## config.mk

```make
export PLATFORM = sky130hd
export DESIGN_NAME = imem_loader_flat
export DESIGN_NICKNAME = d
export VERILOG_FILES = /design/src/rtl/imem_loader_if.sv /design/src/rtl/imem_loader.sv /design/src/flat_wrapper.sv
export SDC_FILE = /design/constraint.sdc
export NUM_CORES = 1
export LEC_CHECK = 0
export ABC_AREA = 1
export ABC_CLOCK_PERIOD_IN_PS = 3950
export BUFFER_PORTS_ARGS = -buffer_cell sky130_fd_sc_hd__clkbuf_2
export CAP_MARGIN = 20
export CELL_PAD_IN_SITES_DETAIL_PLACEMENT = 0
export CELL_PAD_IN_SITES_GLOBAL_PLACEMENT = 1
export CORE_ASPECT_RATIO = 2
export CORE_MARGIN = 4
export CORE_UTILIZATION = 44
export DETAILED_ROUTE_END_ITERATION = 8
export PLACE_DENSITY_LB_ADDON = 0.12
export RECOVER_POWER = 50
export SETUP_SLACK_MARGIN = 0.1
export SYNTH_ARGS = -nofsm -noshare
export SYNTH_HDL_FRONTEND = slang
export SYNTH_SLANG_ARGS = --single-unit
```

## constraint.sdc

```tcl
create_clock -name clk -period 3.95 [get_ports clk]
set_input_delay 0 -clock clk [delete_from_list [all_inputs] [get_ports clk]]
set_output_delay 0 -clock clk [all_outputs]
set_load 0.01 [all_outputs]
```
• • • •
▶ _What needs to be done_: In the entries above, find the lines containing the word "constraint" and say how many there are, with no other words.

▶ _Answer box_: 2